Clay Carter starts out as a very poor lawyer, at least money wise he is. He makes his living as a member of the Office of the Public Defender in Washington, DC. As such he has one dreary case after another. The only bright spot in his life is his girlfriend, Rebecca Van Horne. Still there are drawbacks even to that relationship. She has two parents who detest him, almost as much as he detests them.
Things change for Clay when he gets a mysterious offer to represent a class of defendants against a drug manufacturer. Clay accepts the offer, quits his job, and starts his own law firm. In a short while he is richer than his wildest dreams. It is at this point that Clay's life and the book both begin to go downhill.
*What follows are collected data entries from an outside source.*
===== config.mk =====
export PLATFORM = sky130hd
export DESIGN_NAME = pc_ctrl
export DESIGN_NICKNAME = d
export VERILOG_FILES = /design/src/rtl/pc_ctrl.sv
export SDC_FILE = /design/constraint.sdc
export NUM_CORES = 1
export LEC_CHECK = 0
export BUFFER_PORTS_ARGS = -buffer_cell sky130_fd_sc_hd__buf_2
export CORE_MARGIN = 4
export CORE_UTILIZATION = 48
export DETAILED_ROUTE_END_ITERATION = 10
export PLACE_DENSITY_LB_ADDON = 0.25
export SLEW_MARGIN = 40
export SYNTH_ARGS = -nofsm -noshare
export SYNTH_HDL_FRONTEND = slang
export SYNTH_SLANG_ARGS = --single-unit

===== constraint.sdc =====
create_clock -name clk -period 2.34 [get_ports clk]
set_input_delay 0.351 -clock clk [delete_from_list [all_inputs] [get_ports clk]]
set_output_delay 0.351 -clock clk [all_outputs]
set_load 0.05 [all_outputs]
## config.mk

```make
export PLATFORM = sky130hd
export DESIGN_NAME = lab2_mux_ctrl
export DESIGN_NICKNAME = d
export VERILOG_FILES = /design/src/rtl/lab2_pkg.sv /design/src/rtl/lab2_debounce.sv /design/src/rtl/lab2_mux_ctrl.sv
export SDC_FILE = /design/constraint.sdc
export NUM_CORES = 1
export LEC_CHECK = 0
export ABC_AREA = 1
export CORE_MARGIN = 3
export CORE_UTILIZATION = 66
export DETAILED_ROUTE_END_ITERATION = 10
export GPL_TIMING_DRIVEN = 0
export PLACE_DENSITY = 0.87
export SLEW_MARGIN = 10
export SYNTH_ARGS = -nofsm -noshare
export SYNTH_HDL_FRONTEND = slang
export SYNTH_SLANG_ARGS = --single-unit
```

## constraint.sdc

```tcl
create_clock -name clk -period 2.36 [get_ports clk]
set_input_delay 0.472 -clock clk [delete_from_list [all_inputs] [get_ports clk]]
set_output_delay 0.472 -clock clk [all_outputs]
set_load 0.005 [all_outputs]
```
Grisham is so obsessed with giving details of how money and power corrupt that he forgets the characters in his story. It is just page after page of descriptions of living the high life and how mind-boggling it can be. His point about greed is made over and over and over again.
It is also a flaw of the book that it gives you no one to like. Most readers want a hero of some sort to make them feel better about life or about the world in general. In THE KING OF TORTS you just get one loser after another - moral loser that is. A half-hearted effort to redeem Clay is not really successful.
When you think back on Grisham's first novels you remember how good he was with plots and characters. Novels such as A TIME TO KILL and THE FIRM were full of heroic persons who stood up against evil and triumphed. Now we get books like THE KING OF TORTS where the full story is based on one diatribe against the legal profession after another.
Grisham's latest is a readable story but not an enjoyable one. If he continues this path he might be forced to go back to practicing law in order to make a living. And feeling about the practice of law as he does, this would be an awful sentence to fulfill.
THE KING OF TORTS is published by Doubleday and Company. It contains 372 pages and sells for $27.95.